# Mundane Pictures of North America



## damnNAFTA (Nov 15, 2014)

I was discussing the idea of creating a mundane pictures of North America thread in fishco and people seemed interested so here's that thread. I'll start out with some pictures from the area where I live (Knoxville, TN, Maryville, TN, and some other places nearby).






Picture of part of downtown Knoxville I took from the window of a hospital building.




Picture taken from same location.




Taken from Sequoyah Park (just outside downtown Knoxville). From this side of the Tennessee river you can see some sort of military facility.








A couple of pictures taken from Sequoyah Park of the river I think are particularly mundane.




Another picture from Sequoyah Park.


----------



## eatmorecheese (Nov 21, 2014)




----------



## damnNAFTA (Nov 22, 2014)

Here's some more. These were taken in the Chilhowee Lake area (about an hour outside of Knoxville).




This is from an area where one can pull off the Foothills Parkway. This picture is a view of Maryville and you can see some of Knoxville in the distance (on clearer days you can see more).
















Some pictures of Chilhowee Lake




Another picture of Chilhowee Lake, I thought this one was a little more mundane since it shows a parking lot and empty road.

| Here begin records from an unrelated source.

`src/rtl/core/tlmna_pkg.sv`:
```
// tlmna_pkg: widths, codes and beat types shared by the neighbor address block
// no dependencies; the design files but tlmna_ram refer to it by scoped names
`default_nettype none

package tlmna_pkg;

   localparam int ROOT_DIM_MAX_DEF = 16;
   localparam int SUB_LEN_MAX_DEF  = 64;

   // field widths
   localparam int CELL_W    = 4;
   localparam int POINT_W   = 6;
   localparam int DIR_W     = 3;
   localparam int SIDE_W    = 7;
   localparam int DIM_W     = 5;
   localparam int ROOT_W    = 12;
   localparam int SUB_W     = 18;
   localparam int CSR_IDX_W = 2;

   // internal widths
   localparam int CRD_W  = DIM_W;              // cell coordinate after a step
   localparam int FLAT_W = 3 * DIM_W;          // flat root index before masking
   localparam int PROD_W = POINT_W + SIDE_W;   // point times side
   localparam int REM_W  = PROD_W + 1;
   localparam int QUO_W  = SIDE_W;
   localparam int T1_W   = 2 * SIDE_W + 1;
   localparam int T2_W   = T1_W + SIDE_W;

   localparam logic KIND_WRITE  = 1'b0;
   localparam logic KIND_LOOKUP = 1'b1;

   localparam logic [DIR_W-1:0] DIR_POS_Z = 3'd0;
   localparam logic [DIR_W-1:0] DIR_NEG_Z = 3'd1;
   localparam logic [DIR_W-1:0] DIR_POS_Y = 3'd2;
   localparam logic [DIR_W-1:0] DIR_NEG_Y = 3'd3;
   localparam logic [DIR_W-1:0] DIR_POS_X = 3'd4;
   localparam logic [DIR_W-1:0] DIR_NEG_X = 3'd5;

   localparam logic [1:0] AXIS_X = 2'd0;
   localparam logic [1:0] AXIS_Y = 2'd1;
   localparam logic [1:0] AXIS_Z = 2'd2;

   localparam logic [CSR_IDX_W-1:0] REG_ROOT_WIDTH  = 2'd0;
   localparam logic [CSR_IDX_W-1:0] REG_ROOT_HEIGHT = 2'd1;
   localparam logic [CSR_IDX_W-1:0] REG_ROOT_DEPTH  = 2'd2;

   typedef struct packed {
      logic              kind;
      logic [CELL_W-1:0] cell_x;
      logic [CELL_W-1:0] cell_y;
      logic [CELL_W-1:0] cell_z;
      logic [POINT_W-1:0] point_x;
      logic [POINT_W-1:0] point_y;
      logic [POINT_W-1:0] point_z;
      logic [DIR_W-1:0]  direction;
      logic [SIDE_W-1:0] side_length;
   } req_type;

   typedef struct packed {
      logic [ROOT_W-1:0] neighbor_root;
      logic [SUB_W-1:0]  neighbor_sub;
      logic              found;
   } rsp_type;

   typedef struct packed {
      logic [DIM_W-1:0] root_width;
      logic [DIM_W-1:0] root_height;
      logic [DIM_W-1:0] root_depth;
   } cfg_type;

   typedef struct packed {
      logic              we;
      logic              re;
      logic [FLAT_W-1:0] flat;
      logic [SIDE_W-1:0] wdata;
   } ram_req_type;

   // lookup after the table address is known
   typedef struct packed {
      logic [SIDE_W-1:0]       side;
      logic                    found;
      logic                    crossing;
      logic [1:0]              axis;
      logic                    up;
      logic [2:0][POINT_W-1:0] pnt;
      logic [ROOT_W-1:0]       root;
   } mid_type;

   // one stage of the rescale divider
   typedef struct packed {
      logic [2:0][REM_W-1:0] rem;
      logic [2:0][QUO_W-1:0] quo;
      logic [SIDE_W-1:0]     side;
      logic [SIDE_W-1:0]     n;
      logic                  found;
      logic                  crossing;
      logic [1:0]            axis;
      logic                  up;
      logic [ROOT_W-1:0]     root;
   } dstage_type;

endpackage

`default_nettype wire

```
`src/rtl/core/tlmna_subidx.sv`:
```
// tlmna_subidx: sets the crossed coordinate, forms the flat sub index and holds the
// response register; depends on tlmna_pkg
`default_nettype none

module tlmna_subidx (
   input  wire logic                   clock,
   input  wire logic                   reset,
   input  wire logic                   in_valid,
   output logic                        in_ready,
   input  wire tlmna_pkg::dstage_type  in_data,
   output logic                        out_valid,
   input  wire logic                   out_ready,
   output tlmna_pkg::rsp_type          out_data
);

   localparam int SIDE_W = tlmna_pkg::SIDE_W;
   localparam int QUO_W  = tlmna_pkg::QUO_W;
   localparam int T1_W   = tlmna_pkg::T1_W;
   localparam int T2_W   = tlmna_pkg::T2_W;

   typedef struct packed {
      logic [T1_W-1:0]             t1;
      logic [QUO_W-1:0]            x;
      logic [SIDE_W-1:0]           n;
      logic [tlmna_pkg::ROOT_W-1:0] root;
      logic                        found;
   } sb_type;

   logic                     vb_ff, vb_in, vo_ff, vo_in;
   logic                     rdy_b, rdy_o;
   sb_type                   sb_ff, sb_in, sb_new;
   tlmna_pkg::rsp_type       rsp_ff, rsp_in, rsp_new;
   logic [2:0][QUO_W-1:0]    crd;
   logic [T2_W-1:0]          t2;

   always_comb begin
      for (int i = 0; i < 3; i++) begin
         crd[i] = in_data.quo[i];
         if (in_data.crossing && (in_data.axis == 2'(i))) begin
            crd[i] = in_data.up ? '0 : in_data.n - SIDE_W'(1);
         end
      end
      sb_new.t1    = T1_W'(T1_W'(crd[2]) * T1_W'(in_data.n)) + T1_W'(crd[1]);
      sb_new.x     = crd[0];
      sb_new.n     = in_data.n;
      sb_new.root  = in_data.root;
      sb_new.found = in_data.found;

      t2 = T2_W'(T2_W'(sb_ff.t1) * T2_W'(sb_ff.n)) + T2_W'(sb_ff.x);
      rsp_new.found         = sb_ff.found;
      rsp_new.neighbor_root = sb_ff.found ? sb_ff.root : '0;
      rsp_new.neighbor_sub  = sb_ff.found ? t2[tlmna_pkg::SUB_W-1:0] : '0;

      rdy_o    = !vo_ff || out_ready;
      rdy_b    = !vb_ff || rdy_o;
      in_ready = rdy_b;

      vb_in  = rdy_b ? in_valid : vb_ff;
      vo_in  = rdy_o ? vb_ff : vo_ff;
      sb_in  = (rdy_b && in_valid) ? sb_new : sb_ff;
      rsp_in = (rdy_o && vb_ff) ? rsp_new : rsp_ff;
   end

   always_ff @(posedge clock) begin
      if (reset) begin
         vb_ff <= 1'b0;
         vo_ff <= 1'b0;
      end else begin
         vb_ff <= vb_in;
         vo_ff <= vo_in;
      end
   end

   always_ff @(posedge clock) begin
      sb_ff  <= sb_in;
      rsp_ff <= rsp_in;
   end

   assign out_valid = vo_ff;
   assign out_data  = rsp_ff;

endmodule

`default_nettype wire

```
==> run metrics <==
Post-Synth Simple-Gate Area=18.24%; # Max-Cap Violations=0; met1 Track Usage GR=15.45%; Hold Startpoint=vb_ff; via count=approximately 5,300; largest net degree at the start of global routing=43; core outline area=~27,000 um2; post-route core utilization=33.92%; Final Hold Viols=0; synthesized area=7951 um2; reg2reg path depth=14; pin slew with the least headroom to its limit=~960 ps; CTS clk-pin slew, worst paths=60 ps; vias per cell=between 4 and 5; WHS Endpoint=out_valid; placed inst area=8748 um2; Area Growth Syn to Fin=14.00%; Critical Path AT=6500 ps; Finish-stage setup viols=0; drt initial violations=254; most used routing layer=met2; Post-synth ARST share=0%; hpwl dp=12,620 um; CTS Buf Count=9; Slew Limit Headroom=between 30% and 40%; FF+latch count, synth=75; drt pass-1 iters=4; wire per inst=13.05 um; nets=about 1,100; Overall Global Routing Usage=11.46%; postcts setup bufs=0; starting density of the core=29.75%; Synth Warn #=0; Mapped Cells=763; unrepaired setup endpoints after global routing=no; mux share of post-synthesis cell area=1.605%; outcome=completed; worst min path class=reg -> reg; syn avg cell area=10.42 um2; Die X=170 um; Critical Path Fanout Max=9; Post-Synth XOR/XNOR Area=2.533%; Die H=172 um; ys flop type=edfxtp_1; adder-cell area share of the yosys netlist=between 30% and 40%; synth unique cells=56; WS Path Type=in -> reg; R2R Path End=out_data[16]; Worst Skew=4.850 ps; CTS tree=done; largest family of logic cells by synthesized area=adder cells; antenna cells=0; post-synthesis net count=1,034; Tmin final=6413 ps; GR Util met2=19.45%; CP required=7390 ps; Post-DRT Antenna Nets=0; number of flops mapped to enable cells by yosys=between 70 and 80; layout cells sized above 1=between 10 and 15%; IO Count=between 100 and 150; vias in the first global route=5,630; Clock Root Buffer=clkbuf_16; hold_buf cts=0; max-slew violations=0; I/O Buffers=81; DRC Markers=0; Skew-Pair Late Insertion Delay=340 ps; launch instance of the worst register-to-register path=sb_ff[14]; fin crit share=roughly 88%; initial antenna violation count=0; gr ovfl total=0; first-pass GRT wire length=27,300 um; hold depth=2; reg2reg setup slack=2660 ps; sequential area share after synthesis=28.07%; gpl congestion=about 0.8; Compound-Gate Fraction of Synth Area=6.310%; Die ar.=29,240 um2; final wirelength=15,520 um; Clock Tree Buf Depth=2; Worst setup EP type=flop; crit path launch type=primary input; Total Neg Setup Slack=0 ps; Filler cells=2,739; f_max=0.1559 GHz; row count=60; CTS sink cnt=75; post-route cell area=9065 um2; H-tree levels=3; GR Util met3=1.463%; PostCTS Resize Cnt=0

An abandoned general store on the other side of the road.
















These pictures were taken a bit further up the road at a scenic area on the semi-famous U.S. 129 (aka The Dragon). 








Some graffiti


----------



## Treacle Toes (Nov 22, 2014)

Those pics aren't mundane enough damnNAFTA


----------



## damnNAFTA (Nov 22, 2014)

Rutita1 said:


> Those pics aren't mundane enough damnNAFTA



 I was a little worried about that (at least the general store and graffiti are though, right?)


----------



## Treacle Toes (Nov 22, 2014)

damnNAFTA said:


> I was a little worried about that (at least the general store and graffiti are though, right?)



They are great! ...and I suppose if I had to look at those views often they would become mundane (maybe). Nice thread Nafta


----------